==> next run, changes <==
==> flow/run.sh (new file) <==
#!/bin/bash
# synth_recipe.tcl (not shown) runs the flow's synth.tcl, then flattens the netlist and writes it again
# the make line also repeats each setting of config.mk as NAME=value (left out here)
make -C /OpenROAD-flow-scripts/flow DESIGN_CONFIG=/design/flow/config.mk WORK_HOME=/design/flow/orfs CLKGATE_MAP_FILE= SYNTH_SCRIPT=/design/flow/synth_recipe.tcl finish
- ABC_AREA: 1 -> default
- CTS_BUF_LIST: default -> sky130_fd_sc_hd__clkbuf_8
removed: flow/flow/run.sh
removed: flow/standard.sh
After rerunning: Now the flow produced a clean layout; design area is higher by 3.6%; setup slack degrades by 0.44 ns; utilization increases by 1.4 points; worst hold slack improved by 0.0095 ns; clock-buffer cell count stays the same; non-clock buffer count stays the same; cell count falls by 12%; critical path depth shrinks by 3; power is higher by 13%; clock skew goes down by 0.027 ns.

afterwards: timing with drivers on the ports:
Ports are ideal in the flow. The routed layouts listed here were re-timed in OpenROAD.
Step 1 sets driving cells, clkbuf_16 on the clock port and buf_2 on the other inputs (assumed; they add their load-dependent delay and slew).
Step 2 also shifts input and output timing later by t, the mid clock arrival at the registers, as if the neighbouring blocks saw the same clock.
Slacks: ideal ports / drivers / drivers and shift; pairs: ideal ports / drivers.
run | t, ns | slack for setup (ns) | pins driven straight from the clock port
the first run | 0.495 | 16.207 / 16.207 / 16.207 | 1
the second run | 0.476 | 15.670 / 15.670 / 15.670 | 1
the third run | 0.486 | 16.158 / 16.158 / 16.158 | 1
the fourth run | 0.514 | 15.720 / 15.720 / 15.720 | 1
This design comes from an exercise in tuning for small area on the open sky130 flow, not from production work. Only simulation tests tie the RTL to the original design; equivalence was not proved.

Setup of run 1:
==> flow/design.v <==
module clk_dll (
    rst,
    clk,
    quick,
    start_stop,
    tick
);
  input rst, clk, start_stop;
  input [3:0] quick;
  output tick;
  reg out_clk;
  reg pressed, enabled;
  reg [21:0] cnt_clk;
  function automatic ge_const(input [21:0] v, input [21:0] k);
    integer i;
    begin
      ge_const = 1'b1;
      for (i = 0; i < 22; i = i + 1)
        ge_const = k[i] ? (v[i] & ge_const) : (v[i] | ge_const);
    end
  endfunction
  wire q0 = (quick == 4'b0001);
  wire q1 = (quick == 4'b0010);
  wire q2 = (quick == 4'b0100);
  wire q3 = (quick == 4'b1000);
  wire q5 = (quick == 4'b0111);
  wire q4 = ~(q0 | q1 | q2 | q3 | q5);
  wire ge = (q0 & ge_const(cnt_clk, 22'd24)) | (q1 & ge_const(cnt_clk, 22'd249)) |
            (q2 & ge_const(cnt_clk, 22'd2499)) | (q3 & ge_const(cnt_clk, 22'd24999)) |
            (q4 & ge_const(cnt_clk, 22'd249999)) | (q5 & (&(cnt_clk | ~22'd2499999)));
  wire clr = enabled & ge;
  wire zero = ~|cnt_clk;
  wire [22:0] c;
  assign c[0] = enabled;
  genvar g;
  generate
    for (g = 0; g < 22; g = g + 1) begin : inc
      assign c[g+1] = c[g] & cnt_clk[g];
    end
  endgenerate
  assign tick = enabled & zero & ~out_clk;
  always @(posedge clk or negedge rst) begin
    if (!rst) begin
      enabled <= 1'b0;
      pressed <= 1'b0;
      out_clk <= 1'b0;
      cnt_clk <= 22'd0;
    end else begin
      enabled <= enabled ^ (pressed & ~start_stop);
      pressed <= start_stop;
      out_clk <= out_clk ^ (enabled & zero);
      cnt_clk <= (cnt_clk ^ c[21:0]) & {22{~clr}};
    end
  end
endmodule
This is an optimization exercise on Yosys and OpenROAD, whose aim is small area and a short achievable clock period, not a production implementation. Function was checked by simulation only, so behaviour that the tests miss may differ from the original.

==> tundra <==
## filter
module filter #(parameter DATA_WIDTH = 16) (
    input clk,
    input rst_n,
    input signed [DATA_WIDTH-1:0] FilterIn,
    input ValidIn,
    output signed [32:0] data_out,
    output reg ValidOut);
wire [15:0] xm = ValidIn ? FilterIn : 16'd0;
reg [15:0] d1;
reg [15:0] d2;
reg [15:0] d3;
reg [15:0] d4;
reg [15:0] d5;
reg [15:0] d6;
reg [15:0] d7;
reg [15:0] d8;
reg [15:0] d9;
reg [15:0] d10;
reg [15:0] d11;
reg [15:0] d12;
reg [15:0] d13;
reg [15:0] d14;
reg [16:0] pr4;
reg [16:0] pr5;
reg [16:0] pr6;
reg [16:0] pr7;
reg [16:0] pr3;
reg [16:0] pl2;
reg r2_0_0;
reg r2_0_1;
reg r2_1_0;
reg r2_2_0;
reg r2_3_0;
reg r2_4_0;
reg r2_4_1;
reg r2_5_0;
reg r2_5_1;
reg r2_6_0;
reg r2_6_1;
reg r2_7_0;
reg r2_7_1;
reg r2_8_0;
reg r2_8_1;
reg r2_9_0;
reg r2_10_0;
reg r2_10_1;
reg r2_10_2;
reg r2_11_0;
reg r2_11_1;
reg r2_12_0;
reg r2_12_1;
reg r2_12_2;
reg r2_13_0;
reg r2_13_1;
reg r2_14_0;
reg r2_14_1;
reg r2_14_2;
reg r2_15_0;
reg r2_15_1;
reg r2_15_2;
reg r2_15_3;
reg r2_16_0;
reg r2_16_1;
reg r2_16_2;
reg r2_17_0;
reg r2_17_1;
reg r2_17_2;
reg r2_18_0;
reg r2_18_1;
reg r2_19_0;
reg r2_19_1;
reg r2_19_2;
reg r2_20_0;
reg r2_20_1;
reg r2_21_0;
reg r2_21_1;
reg r2_22_0;
reg r2_22_1;
reg r2_22_2;
reg r2_23_0;
reg r2_23_1;
reg r2_23_2;
reg r2_24_0;
reg r2_24_1;
reg r2_24_2;
reg r2_25_0;
reg r2_26_0;
reg r2_26_1;
reg r2_27_0;
reg r2_27_1;
reg r2_28_0;
reg r2_29_0;
reg r2_29_1;
reg r2_29_2;
reg r2_30_0;
reg r2_30_1;
reg r2_31_0;
reg r1_0_0;
reg r1_0_1;
reg r1_1_0;
reg r1_1_1;
reg r1_2_0;
reg r1_2_1;
reg r1_3_0;
reg r1_3_1;
reg r1_4_0;
reg r1_4_1;
reg r1_5_0;
reg r1_5_1;
reg r1_6_0;
reg r1_6_1;
reg r1_7_0;
reg r1_7_1;
reg r1_8_0;
reg r1_8_1;
reg r1_9_0;
reg r1_9_1;
reg r1_10_0;
reg r1_10_1;
reg r1_11_0;
reg r1_11_1;
reg r1_12_0;
reg r1_12_1;
reg r1_13_0;
reg r1_13_1;
reg r1_14_0;
reg r1_14_1;
reg r1_15_0;
reg r1_15_1;
reg r1_16_0;
reg r1_16_1;
reg r1_17_0;
reg r1_17_1;
reg r1_18_0;
reg r1_18_1;
reg r1_19_0;
reg r1_19_1;
reg r1_20_0;
reg r1_20_1;
reg r1_21_0;
reg r1_21_1;
reg r1_22_0;
reg r1_22_1;
reg r1_23_0;
reg r1_23_1;
reg r1_24_0;
reg r1_24_1;
reg r1_25_0;
reg r1_25_1;
reg r1_26_0;
reg r1_26_1;
reg r1_27_0;
  ...
==> flow/config.mk <==
export PLATFORM = sky130hd
export DESIGN_NAME = filter
export DESIGN_NICKNAME = filter
export VERILOG_FILES = /design/flow/design.v
export SDC_FILE = /design/flow/constraint.sdc
export NUM_CORES = 4
export LEC_CHECK = 0
export CAP_MARGIN = 20
export CORE_MARGIN = 2
export CORE_UTILIZATION = 30
export SETUP_SLACK_MARGIN = 5
export SLEW_MARGIN = 20
export SYNTH_HIERARCHICAL = 1
export TNS_END_PERCENT = 100
==> flow/constraint.sdc <==
create_clock -name core_clock -period 10.5 [get_ports {clk}]
set_input_delay 2.1000 -clock core_clock [delete_from_list [all_inputs] [get_ports {clk}]]
set_output_delay 2.1000 -clock core_clock [all_outputs]
set_load 0.01 [all_outputs]
standard.sh (not shown) runs the stock make flow with config.mk's settings and CLKGATE_MAP_FILE= SYNTH_SCRIPT=/design/flow/synth_recipe.tcl, a recipe that flattens the netlist after the stock synthesis.
==> flow/flow/run.sh <==
#!/bin/bash
# Layout: the standard flow (standard.sh) unchanged, except that timing repair
# aims at a larger setup margin (a shorter period than the 10.5 ns clock) and the
# port buffers are plain buffers instead of delay cells.  make's full output goes
# to make_finish.log here; each ORFS step keeps its own log under orfs/logs/.
set -uo pipefail
bash standard.sh SETUP_SLACK_MARGIN=6.25 'BUFFER_PORTS_ARGS=-buffer_cell sky130_fd_sc_hd__buf_4' finish > make_finish.log 2>&1
status=$?
tail -n 40 make_finish.log
exit $status
==> inputs of garnet, as changes to tundra <==
--- a/flow/config.mk
+++ b/flow/config.mk
@@ -9,3 +9,3 @@
 export CORE_MARGIN = 2
-export CORE_UTILIZATION = 30
+export CORE_UTILIZATION = 65
 export SETUP_SLACK_MARGIN = 5
==> results.txt <==
status complete, no violations; vias in the first global route 23380; post-route setup slack 6.220 ns; grt met3 use 6.723%; clock latency on the worst-skew pair 0.63 ns; initial cell density of the core 66.07%; Crit path required time 11.07 ns; CTS Buf Count 55; Setup Fix Bufs, Post-CTS 9
-- figures above: garnet
From an optimization exercise on the open Yosys and OpenROAD flow, aimed at small area and a short achievable clock period; shortcuts taken in it are not production practice.
In this exercise RTL edits were held to simulation tests only and were not proved equivalent to the original.
No activity file was given, so power comes from the tool's default toggle rates.

// ALU_DESIGN
module ALU_DESIGN #(parameter DW = 8, CW = 4)(INP_VALID,OPA,OPB,CIN,CLK,RST,CMD,CE,MODE,COUT,OFLOW,RES,G,E,L,ERR);
  input [DW-1:0] OPA,OPB;
  input CLK,RST,CE,MODE,CIN;
  input [CW-1:0] CMD;
  input [1:0] INP_VALID;
  output reg [DW+1:0] RES;
  output reg COUT;
  output reg OFLOW;
  output reg G;
  output reg E;
  output reg L;
  output reg ERR;
  reg [7:0] A, B;
  reg [3:0] C;
  reg [4:0] W;
  reg VA, VB;
  reg [7:0] P, Q;
  always @(posedge CLK) begin
    if (INP_VALID[0]) A <= OPA;
    if (INP_VALID[1]) B <= OPB;
    if (|INP_VALID) C <= CMD;
  end
  always @(posedge CLK) begin
    if (RST) begin
      VA <= 1'b0;
      VB <= 1'b0;
    end else begin
      if (INP_VALID[0]) VA <= 1'b1;
      if (INP_VALID[1]) VB <= 1'b1;
    end
  end
  always @(posedge CLK) begin
    if (|INP_VALID)
      W[3:0] <= 4'd0;
    else if ((VA ^ VB) && !W[4])
      W[3:0] <= W[3:0] + 4'd1;
  end
  always @(posedge CLK) begin
    if (RST || (|INP_VALID))
      W[4] <= 1'b0;
    else if ((VA ^ VB) && (&W[3:0]))
      W[4] <= 1'b1;
  end
  wire timeout_err = !RST && W[4] && (INP_VALID == 2'b10 || (INP_VALID == 2'b01 && VB));
  wire c0  = (C == 4'd0);
  wire c1  = (C == 4'd1);
  wire c2  = (C == 4'd2);
  wire c3  = (C == 4'd3);
  wire c4  = (C == 4'd4);
  wire c5  = (C == 4'd5);
  wire c6  = (C == 4'd6);
  wire c7  = (C == 4'd7);
  wire c8  = (C == 4'd8);
  wire c9  = (C == 4'd9);
  wire c10 = (C == 4'd10);
  wire c11 = (C == 4'd11);
  wire c12 = (C == 4'd12);
  wire c13 = (C == 4'd13);
  wire xa    = C[3] ? C[0] : ~(C[2] & C[1]);
  wire x1    = ~C[3] & C[2] & C[1] & ~C[0];
  wire xp    = C[3] & C[1] & ~C[0];
  wire ybsel = ~C[3] & ~(C[2] & ~C[1]);
  wire yinv  = ~C[2] & C[0];
  wire y1    = ~C[3] & C[2] & ~C[1] & C[0];
  wire ci    = c1 | c7 | c9 | c10 | (c2 & CIN) | (c3 & ~CIN);
  wire [7:0] xl = ({8{xa}} & A) | ({8{xp}} & P) | {8{x1}};
  wire [7:0] yl = ({8{ybsel}} & (B ^ {8{yinv}})) | {8{y1}} | ({8{xp}} & ~Q);
  wire xh = x1;
  wire yh = (ybsel & yinv) | y1 | xp;
  ...
clock: 5.0 ns
lec_check: 0
cap_margin: 20
core_margin: 2
core_utilization: 40
setup_slack_margin: 1.9
slew_margin: 20
standard.sh (not shown) runs the stock make flow with config.mk's settings and CLKGATE_MAP_FILE= SYNTH_SCRIPT=/design/flow/synth_recipe.tcl, a recipe that flattens the netlist after the stock synthesis.
==> flow/flow/run.sh <==
#!/bin/bash
# Layout flow: the standard ORFS flow (standard.sh), with two changes:
#  - synthesis is the standard script (synth_recipe.tcl, ORFS synth.tcl) except
#    that full/half-adder extraction is off (ADDER_MAP_FILE empty) and the
#    final ABC mapping runs flow/syn.abc instead of ORFS's speed script;
#    the registers are unchanged (same passes up to dfflibmap);
#  - the port buffers are sky130_fd_sc_hd__buf_2 cells instead of the
#    default delay cells.
set -uo pipefail
W=$(pwd)
{
  head -n 1 synth_recipe.tcl
  cat <<EOT
proc abc {args} {
  set i [lsearch \$args -script]
  lset args [expr {\$i + 1}] $W/flow/syn.abc
  puts "flow/run.sh: abc \$args"
  yosys abc {*}\$args
}
EOT
  tail -n +2 synth_recipe.tcl
} > my_synth.tcl
bash standard.sh SYNTH_SCRIPT=$W/my_synth.tcl ADDER_MAP_FILE= \
  "BUFFER_PORTS_ARGS=-buffer_cell sky130_fd_sc_hd__buf_2" finish > flow_standard.log 2>&1
rc=$?
cp -r orfs/logs flow_orfs_logs 2>/dev/null
exit $rc
==> flow/flow/syn.abc <==
strash
dch
map -D 1700
topo
buffer -c
upsize -c -D 1700
dnsize -c -D 1700
stime -c
==> next run, changes <==
==> flow/flow/syn.abc (replaced) <==
strash
&get -n
&st
&dch
&nf -D 2000
&put
topo
buffer -c
upsize -c -D 2000
dnsize -c -D 2000
stime -c
Result: Hold slack is better by 0.0069 ns; setup slack degrades by 0.65 ns; core utilization increases by 1.6 points; register-to-register slack got worse by 0.65 ns; cell count went down by 22%; die area drops by 6.7%; routed wire length came out lower by 11%; cell area went down by 2.7%; power came out higher by 9.6%; count of clock-buffer cells in the layout came out higher by 1; first-iteration DRC count goes up by 8.8%.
+---+
DIRECTIONS FOR THIS TASK: In the data above, find the line that contains "removed: flow/flow/run.sh" and the line that contains "the third run". Repeat exactly those lines and every line between them, and only those.

SOLUTION TO THIS EXERCISE:
removed: flow/flow/run.sh
removed: flow/standard.sh
After rerunning: Now the flow produced a clean layout; design area is higher by 3.6%; setup slack degrades by 0.44 ns; utilization increases by 1.4 points; worst hold slack improved by 0.0095 ns; clock-buffer cell count stays the same; non-clock buffer count stays the same; cell count falls by 12%; critical path depth shrinks by 3; power is higher by 13%; clock skew goes down by 0.027 ns.

afterwards: timing with drivers on the ports:
Ports are ideal in the flow. The routed layouts listed here were re-timed in OpenROAD.
Step 1 sets driving cells, clkbuf_16 on the clock port and buf_2 on the other inputs (assumed; they add their load-dependent delay and slew).
Step 2 also shifts input and output timing later by t, the mid clock arrival at the registers, as if the neighbouring blocks saw the same clock.
Slacks: ideal ports / drivers / drivers and shift; pairs: ideal ports / drivers.
run | t, ns | slack for setup (ns) | pins driven straight from the clock port
the first run | 0.495 | 16.207 / 16.207 / 16.207 | 1
the second run | 0.476 | 15.670 / 15.670 / 15.670 | 1
the third run | 0.486 | 16.158 / 16.158 / 16.158 | 1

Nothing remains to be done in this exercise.